◆ **Material provided**:
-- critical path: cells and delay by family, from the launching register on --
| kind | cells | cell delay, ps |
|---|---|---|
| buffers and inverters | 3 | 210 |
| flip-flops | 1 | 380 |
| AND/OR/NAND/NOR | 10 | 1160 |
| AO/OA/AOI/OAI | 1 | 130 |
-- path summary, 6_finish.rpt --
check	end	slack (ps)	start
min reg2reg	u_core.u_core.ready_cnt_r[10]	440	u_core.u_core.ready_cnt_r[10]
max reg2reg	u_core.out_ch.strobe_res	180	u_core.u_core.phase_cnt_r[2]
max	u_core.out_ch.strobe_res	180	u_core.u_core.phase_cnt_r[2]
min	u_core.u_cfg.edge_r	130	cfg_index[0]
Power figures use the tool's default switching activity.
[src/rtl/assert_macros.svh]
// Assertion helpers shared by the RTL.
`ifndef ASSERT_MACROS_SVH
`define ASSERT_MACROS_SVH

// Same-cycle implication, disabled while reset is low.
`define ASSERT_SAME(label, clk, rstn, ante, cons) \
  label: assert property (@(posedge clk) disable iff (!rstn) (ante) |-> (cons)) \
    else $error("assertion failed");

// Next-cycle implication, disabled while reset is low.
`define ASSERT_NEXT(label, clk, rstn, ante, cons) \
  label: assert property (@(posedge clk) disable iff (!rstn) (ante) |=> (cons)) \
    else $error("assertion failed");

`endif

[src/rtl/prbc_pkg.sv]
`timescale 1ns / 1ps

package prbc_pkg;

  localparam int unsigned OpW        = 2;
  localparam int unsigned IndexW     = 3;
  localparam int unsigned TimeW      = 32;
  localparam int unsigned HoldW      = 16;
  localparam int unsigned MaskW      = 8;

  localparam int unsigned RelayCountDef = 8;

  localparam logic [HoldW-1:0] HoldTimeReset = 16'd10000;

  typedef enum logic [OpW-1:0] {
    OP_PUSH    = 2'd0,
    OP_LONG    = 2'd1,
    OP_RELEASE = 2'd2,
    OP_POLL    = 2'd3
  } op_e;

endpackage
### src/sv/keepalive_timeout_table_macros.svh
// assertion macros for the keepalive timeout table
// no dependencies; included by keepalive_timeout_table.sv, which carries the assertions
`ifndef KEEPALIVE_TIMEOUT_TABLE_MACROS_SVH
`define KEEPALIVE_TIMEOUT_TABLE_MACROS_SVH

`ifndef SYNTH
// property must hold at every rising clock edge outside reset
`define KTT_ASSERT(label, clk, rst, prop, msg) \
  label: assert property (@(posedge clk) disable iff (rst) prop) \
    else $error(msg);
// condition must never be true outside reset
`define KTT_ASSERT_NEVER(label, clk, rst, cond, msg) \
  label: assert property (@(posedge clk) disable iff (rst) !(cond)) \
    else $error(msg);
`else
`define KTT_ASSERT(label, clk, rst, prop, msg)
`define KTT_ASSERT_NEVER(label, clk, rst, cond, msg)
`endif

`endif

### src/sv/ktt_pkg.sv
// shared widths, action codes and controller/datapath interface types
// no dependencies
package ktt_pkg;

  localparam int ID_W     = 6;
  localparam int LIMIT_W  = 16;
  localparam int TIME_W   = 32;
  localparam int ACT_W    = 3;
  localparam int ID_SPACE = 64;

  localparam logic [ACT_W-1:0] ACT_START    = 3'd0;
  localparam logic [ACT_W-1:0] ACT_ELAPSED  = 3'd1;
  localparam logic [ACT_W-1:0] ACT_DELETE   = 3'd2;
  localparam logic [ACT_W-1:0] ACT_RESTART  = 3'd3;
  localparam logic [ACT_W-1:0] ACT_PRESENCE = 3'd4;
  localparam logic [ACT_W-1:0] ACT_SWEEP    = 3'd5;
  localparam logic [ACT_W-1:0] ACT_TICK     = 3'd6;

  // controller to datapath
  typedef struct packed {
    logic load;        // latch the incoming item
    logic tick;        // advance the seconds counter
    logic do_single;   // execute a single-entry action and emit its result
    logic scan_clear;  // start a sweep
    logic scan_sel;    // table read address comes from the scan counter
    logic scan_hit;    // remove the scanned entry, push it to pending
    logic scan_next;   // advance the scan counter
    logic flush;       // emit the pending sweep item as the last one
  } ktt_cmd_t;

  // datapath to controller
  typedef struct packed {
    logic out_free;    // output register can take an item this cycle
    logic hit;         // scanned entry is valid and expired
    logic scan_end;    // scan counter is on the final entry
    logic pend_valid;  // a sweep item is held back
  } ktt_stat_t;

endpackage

==

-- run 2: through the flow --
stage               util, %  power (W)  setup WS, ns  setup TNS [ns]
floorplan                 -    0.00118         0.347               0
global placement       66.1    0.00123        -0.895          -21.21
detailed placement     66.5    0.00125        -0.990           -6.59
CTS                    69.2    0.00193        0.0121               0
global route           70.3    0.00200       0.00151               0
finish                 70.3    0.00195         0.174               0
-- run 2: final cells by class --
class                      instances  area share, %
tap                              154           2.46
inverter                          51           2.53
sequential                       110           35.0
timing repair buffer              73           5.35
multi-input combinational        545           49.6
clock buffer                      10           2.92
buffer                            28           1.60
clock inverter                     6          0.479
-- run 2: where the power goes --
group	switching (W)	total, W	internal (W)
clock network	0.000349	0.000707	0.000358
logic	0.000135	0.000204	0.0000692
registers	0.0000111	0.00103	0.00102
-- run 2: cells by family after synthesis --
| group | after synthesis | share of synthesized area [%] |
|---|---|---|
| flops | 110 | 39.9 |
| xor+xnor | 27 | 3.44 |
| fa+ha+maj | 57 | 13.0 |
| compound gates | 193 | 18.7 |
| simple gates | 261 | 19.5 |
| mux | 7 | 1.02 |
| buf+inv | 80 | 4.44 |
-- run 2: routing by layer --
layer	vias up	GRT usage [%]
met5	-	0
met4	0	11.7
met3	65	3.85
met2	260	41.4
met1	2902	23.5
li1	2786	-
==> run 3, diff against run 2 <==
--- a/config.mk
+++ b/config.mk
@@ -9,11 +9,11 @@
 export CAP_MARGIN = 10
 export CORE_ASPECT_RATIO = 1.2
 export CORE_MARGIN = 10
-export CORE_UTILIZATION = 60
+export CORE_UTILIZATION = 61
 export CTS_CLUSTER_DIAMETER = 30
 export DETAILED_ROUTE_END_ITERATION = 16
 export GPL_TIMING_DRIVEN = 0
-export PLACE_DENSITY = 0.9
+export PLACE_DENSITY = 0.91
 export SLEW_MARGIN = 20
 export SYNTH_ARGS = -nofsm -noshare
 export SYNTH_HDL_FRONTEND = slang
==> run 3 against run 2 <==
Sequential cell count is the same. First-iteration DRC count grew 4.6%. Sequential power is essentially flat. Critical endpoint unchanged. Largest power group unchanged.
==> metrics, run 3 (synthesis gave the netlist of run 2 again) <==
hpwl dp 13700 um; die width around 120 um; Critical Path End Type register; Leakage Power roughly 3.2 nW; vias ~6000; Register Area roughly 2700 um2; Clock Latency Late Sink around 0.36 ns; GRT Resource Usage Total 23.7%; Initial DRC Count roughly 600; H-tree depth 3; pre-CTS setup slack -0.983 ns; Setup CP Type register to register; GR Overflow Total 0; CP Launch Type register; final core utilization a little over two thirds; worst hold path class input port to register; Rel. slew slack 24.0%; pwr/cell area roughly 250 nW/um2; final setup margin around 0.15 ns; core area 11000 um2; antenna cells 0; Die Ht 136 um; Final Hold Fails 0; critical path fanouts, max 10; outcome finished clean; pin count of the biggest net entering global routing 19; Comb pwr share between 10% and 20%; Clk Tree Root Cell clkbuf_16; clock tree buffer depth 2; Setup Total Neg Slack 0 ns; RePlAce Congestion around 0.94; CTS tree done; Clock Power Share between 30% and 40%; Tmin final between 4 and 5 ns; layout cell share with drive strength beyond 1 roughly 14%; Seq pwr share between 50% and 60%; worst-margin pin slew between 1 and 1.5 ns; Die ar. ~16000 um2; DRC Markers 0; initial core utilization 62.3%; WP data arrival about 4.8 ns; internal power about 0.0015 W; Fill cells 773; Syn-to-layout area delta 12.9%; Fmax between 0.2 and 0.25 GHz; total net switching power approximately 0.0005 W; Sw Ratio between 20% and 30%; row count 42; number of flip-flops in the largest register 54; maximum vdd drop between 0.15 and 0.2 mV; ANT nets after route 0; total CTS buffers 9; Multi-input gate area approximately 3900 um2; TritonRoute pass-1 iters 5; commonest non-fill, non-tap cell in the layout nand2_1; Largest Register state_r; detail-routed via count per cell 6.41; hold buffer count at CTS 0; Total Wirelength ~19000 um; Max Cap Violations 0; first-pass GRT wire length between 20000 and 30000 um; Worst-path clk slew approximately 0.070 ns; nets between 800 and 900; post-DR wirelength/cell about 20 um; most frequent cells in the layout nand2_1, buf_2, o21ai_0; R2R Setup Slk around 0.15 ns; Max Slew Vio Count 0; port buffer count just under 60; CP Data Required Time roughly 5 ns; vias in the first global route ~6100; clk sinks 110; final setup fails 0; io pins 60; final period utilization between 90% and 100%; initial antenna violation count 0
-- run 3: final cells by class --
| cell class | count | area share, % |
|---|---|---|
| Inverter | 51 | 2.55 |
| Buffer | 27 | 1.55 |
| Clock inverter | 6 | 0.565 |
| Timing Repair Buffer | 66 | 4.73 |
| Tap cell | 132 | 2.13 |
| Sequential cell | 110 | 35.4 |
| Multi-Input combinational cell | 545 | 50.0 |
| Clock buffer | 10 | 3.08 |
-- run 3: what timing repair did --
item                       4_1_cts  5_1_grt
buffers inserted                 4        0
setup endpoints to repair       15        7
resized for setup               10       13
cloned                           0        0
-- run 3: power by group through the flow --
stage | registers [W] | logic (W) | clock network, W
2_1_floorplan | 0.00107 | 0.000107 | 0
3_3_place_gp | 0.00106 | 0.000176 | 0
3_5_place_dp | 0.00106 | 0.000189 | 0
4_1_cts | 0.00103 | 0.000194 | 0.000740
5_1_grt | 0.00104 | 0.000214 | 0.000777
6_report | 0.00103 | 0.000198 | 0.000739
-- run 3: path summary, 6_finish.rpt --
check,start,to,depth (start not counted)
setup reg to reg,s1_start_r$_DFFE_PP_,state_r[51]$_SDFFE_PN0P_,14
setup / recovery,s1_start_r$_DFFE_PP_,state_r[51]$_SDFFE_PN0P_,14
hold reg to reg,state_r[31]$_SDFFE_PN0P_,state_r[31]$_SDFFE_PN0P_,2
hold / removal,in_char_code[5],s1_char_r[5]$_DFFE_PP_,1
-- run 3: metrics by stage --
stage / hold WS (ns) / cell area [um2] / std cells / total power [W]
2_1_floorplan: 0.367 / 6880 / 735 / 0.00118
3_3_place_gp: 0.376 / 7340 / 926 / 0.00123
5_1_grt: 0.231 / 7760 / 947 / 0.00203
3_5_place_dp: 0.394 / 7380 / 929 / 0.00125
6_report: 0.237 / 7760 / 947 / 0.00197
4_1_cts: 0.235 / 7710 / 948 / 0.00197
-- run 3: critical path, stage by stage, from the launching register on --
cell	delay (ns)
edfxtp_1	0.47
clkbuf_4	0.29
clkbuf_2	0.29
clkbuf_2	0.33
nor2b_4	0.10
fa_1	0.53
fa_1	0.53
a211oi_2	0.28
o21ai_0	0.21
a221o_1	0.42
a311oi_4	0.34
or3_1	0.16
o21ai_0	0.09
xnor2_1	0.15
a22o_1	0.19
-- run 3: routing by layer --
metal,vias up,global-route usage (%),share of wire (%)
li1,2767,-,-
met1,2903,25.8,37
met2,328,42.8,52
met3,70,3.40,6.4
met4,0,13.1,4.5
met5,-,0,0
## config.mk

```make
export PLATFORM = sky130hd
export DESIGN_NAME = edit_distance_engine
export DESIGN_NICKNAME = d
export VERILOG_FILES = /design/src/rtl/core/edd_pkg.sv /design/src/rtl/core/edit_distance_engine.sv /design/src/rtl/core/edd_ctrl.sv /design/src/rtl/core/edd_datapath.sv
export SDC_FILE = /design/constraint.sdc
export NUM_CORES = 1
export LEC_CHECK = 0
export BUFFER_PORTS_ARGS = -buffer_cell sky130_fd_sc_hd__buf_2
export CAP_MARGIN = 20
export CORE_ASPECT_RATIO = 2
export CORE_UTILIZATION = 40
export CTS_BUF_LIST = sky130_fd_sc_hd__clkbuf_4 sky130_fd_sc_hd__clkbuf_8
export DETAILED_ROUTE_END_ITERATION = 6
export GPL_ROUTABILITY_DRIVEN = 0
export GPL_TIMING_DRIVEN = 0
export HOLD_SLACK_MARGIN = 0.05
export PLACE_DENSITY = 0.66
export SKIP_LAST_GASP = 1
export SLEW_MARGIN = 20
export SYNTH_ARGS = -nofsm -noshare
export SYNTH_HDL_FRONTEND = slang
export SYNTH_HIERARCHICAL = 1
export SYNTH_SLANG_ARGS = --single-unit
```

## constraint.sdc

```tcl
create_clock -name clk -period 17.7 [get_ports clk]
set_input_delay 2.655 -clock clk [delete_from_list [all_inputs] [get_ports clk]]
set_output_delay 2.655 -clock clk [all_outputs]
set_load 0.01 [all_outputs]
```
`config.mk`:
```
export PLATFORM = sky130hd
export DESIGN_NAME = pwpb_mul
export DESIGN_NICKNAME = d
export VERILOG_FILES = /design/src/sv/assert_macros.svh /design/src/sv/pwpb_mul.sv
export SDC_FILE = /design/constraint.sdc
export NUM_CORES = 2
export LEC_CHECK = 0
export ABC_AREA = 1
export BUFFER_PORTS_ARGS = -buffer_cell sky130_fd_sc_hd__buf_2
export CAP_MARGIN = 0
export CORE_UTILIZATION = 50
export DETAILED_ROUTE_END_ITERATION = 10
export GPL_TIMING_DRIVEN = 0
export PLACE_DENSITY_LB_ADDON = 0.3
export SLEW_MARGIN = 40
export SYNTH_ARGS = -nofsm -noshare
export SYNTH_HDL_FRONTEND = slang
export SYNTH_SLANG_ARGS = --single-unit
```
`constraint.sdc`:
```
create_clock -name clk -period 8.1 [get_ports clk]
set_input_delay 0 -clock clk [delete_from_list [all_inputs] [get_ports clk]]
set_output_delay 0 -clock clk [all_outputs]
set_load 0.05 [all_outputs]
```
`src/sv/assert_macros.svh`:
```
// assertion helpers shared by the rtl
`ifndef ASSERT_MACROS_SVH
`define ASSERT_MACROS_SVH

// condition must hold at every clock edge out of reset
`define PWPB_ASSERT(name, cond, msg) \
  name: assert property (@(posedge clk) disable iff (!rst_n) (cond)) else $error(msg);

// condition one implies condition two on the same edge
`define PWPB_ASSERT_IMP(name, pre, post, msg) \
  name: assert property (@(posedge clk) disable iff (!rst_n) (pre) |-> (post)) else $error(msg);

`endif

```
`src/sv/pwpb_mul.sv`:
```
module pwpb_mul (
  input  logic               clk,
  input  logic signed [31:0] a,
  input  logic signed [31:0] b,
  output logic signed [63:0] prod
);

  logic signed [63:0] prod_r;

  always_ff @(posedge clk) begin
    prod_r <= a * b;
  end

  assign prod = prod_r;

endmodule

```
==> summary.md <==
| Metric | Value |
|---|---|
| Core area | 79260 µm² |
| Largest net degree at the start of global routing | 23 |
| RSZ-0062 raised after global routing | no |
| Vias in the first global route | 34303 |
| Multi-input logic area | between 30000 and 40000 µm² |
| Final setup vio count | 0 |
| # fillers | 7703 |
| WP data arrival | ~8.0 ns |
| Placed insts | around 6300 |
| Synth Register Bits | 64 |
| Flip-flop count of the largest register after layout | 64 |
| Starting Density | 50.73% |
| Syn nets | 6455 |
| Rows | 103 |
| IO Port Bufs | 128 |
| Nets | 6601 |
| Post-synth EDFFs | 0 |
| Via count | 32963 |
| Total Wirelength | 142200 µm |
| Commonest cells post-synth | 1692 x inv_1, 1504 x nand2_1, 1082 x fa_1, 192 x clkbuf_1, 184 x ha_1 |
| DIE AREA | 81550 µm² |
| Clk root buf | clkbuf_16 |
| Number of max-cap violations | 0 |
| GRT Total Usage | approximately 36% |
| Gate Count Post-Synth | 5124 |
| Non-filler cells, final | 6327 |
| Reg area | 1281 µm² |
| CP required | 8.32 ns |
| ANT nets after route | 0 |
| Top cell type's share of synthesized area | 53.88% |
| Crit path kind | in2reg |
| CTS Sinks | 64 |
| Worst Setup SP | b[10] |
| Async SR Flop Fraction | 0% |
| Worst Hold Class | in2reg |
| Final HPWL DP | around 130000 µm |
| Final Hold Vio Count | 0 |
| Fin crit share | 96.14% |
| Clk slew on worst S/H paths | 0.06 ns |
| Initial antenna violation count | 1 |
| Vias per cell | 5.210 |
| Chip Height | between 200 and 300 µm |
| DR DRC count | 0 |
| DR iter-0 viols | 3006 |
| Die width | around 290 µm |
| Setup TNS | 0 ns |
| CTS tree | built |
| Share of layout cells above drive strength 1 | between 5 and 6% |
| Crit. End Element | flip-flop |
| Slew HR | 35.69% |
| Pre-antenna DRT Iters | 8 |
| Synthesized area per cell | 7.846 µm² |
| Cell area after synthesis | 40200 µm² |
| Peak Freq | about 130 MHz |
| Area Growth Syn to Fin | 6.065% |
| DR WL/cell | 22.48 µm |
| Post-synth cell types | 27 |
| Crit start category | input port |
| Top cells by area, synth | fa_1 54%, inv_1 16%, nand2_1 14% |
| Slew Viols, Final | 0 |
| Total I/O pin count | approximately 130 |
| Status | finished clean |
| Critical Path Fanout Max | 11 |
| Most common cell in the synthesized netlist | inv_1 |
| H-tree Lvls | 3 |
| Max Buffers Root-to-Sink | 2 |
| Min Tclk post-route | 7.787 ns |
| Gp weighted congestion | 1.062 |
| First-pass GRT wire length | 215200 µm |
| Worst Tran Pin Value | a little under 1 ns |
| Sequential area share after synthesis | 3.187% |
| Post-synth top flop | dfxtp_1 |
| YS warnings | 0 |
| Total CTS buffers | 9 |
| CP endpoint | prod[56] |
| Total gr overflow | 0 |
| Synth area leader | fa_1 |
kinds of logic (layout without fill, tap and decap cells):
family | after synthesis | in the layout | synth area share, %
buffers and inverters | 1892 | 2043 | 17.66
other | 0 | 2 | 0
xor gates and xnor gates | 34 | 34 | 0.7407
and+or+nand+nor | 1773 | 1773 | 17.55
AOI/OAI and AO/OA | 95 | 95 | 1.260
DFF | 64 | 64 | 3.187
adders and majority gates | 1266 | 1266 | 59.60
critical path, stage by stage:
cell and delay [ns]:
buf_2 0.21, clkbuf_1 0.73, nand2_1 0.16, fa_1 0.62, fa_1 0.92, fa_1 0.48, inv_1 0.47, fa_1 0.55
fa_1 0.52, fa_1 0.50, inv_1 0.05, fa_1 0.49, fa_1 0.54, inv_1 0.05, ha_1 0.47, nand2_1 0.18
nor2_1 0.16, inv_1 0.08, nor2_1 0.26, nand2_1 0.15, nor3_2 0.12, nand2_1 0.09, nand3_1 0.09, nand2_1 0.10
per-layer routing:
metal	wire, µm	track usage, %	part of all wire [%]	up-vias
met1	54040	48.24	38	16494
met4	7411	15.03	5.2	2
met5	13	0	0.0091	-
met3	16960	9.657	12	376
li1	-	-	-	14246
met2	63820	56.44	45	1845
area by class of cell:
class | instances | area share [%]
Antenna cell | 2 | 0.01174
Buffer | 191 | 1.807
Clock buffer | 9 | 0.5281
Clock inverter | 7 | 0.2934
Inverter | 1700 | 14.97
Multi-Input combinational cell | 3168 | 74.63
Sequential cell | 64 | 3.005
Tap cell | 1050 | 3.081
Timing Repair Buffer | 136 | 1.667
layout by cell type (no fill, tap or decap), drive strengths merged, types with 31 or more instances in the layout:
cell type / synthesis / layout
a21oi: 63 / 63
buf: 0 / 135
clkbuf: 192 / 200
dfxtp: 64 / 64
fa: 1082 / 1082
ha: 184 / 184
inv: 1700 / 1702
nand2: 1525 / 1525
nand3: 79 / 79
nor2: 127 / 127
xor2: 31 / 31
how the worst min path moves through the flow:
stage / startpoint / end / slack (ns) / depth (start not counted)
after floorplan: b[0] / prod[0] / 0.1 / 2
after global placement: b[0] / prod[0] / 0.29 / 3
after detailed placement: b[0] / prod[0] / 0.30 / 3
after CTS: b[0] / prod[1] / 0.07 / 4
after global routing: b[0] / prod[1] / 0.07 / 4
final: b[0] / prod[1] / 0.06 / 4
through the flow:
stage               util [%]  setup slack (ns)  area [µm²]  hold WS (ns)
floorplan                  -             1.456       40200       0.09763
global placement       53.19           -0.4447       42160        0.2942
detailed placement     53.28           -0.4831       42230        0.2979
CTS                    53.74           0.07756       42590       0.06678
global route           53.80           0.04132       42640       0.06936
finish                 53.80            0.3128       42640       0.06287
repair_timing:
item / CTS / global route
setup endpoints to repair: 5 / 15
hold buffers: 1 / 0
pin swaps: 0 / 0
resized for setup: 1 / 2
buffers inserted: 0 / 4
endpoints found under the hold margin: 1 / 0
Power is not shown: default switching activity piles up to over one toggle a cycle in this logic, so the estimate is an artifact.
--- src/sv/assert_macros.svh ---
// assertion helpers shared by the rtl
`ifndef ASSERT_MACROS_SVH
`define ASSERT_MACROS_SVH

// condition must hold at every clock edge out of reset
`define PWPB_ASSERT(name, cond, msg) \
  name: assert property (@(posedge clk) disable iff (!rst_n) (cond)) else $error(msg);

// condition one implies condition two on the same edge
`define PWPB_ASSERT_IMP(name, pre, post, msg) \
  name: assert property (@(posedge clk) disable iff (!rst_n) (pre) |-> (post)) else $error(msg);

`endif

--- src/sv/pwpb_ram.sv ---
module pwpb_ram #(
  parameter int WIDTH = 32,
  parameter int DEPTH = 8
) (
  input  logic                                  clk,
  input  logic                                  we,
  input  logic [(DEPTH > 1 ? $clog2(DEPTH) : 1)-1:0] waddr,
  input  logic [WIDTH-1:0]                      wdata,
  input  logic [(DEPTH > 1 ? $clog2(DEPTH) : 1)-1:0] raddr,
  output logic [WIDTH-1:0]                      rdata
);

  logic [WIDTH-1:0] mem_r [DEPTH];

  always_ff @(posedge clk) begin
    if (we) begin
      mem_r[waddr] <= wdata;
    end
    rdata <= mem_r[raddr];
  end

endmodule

◆ **What needs to be done**:
Of all the entries above, output exactly the lines between the one holding "3_5_place_dp: 0.394 / 7380 / 929 / 0.00125" and the one holding "met4,0,13.1,4.5", inclusive.

◆ **Answer for this exercise**:
3_5_place_dp: 0.394 / 7380 / 929 / 0.00125
6_report: 0.237 / 7760 / 947 / 0.00197
4_1_cts: 0.235 / 7710 / 948 / 0.00197
-- run 3: critical path, stage by stage, from the launching register on --
cell	delay (ns)
edfxtp_1	0.47
clkbuf_4	0.29
clkbuf_2	0.29
clkbuf_2	0.33
nor2b_4	0.10
fa_1	0.53
fa_1	0.53
a211oi_2	0.28
o21ai_0	0.21
a221o_1	0.42
a311oi_4	0.34
or3_1	0.16
o21ai_0	0.09
xnor2_1	0.15
a22o_1	0.19
-- run 3: routing by layer --
metal,vias up,global-route usage (%),share of wire (%)
li1,2767,-,-
met1,2903,25.8,37
met2,328,42.8,52
met3,70,3.40,6.4
met4,0,13.1,4.5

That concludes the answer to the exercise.